Michael Bloomberg’s exploration of a presidential bid poses a difficult conflict for the media company he owns.
Bloomberg LP’s newsroom has a long-standing policy not to cover itself. But the newsroom has little choice to at least acknowledge how Bloomberg could upend the presidential race.
On Monday the former New York City mayor told a rival news organization — the Financial Times — that he is “looking at all the options” and knows he’ll have to decide by next month due to ballot deadlines.
Giving the scoop to the Bloomberg-owned Bloomberg Politics would have raised eyebrows. Then again, media critic eyebrows are already straining at the possibility of a Bloomberg bid.

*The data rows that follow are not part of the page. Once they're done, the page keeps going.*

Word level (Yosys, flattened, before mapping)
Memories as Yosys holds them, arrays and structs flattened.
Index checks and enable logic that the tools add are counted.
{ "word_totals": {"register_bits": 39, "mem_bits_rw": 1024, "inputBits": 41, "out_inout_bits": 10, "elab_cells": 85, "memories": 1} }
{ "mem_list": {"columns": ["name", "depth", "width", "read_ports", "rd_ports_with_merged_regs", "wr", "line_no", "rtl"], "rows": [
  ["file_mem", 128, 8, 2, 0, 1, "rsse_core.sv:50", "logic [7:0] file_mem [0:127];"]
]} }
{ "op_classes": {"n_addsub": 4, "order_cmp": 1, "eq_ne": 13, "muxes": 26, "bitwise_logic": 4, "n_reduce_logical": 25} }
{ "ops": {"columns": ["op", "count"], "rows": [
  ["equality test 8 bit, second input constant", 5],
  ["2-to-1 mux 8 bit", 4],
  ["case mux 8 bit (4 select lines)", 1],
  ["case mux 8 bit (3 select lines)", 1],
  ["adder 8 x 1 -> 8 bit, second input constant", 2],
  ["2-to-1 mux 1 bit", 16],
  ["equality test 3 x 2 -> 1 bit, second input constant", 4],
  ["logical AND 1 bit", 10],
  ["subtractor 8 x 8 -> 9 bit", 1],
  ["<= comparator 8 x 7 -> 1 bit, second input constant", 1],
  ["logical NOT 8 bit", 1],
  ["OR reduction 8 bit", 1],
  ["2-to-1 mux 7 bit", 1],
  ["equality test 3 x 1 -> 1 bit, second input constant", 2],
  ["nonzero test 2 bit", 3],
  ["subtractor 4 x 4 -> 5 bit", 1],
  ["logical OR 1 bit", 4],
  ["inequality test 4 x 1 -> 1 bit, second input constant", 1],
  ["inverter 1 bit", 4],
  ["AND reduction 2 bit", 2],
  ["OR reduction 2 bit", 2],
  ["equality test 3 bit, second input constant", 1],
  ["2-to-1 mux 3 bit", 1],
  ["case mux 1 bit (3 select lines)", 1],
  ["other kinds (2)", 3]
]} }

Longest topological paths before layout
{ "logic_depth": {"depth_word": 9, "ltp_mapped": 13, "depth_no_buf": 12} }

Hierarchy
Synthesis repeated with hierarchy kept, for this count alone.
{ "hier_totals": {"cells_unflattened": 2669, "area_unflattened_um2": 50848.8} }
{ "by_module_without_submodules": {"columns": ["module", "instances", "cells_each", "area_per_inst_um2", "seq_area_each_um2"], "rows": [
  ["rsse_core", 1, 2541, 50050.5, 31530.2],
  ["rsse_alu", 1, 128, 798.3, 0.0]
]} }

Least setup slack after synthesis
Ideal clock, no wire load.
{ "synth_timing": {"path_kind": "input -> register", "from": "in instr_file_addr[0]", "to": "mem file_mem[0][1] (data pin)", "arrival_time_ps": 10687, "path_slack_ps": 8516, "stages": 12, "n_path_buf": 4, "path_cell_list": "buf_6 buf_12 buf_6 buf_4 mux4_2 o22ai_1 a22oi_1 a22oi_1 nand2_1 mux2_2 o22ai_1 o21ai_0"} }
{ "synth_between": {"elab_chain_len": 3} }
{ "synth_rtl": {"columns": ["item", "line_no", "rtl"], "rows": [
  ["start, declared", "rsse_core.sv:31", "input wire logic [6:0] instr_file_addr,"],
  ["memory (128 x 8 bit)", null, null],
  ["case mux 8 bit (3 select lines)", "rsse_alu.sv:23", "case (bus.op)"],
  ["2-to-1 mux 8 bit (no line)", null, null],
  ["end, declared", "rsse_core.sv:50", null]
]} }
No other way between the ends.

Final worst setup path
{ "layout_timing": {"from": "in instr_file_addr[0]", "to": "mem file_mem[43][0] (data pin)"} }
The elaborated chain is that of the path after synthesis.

“A stellar organization remains beholden to the goose with the golden egg, namely multi-billionaire Bloomberg, but can’t really report when he lays one,” Poynter chief media critic Jim Warren wrote Tuesday. “Bloomberg’s leader has once again left his giant editorial army in a pickle.”
Bloomberg LP includes a sprawling newswire, business information service, multiple magazines, web sites, and television networks around the world. The company has invested heavily in its Bloomberg Politics operation in recent years. Mark Halperin and John Heilemann are the co-managing editors of Bloomberg Politics and the host of a daily newscast called “With All Due Respect,” which replays on MSNBC.
So how’s Bloomberg covering its boss? Gingerly.
When The New York Times reported last month that the former mayor was mulling a presidential run, Bloomberg Politics ran one story about the news that day: an aggregated, bullet point summation.
Bloomberg Politics ran several additional stories on the subject in the days following the Times report, including citing Bloomberg’s pollster and another about Hillary Clinton saying there would be no need for a Bloomberg campaign.
The web site ran a nearly identical aggregated post after the FT interview was published around 4 p.m. Monday.
Another Bloomberg story on the state of play in New Hampshire cited the FT interview and included a “declined to comment” from Bloomberg spokesman Marc La Vorgna.
Halperin and Heilemann didn’t mention the FT interview on their Monday show. But on MSNBC’s “Morning Joe” on Tuesday, Halperin didn’t mince his words when asked about Bloomberg.
“Michael Bloomberg has to decide — with a deadline — about whether there is an opening for a third party or independent candidate to run. It’s very hard to win 270 electoral votes” as an independent, Halperin said.
When contacted by CNNMoney on Tuesday, a Bloomberg representative declined to comment about its coverage of the boss.
Bloomberg L.P. has long prohibited reporters from covering the owner’s personal life and wealth — a policy that’s evident in his omission from the “Bloomberg Billionaires Index.”
But a presidential bid is something else entirely.
Already, one top editor at Bloomberg Politics has publicly expressed frustration. Kathy Kiely, who served as Washington news director, turned in her letter of resignation late last month.
“I was not comfortable with how we were reacting to this story and I didn’t see any indication that the situation was going to improve soon,” Kiely told CNNMoney at the time.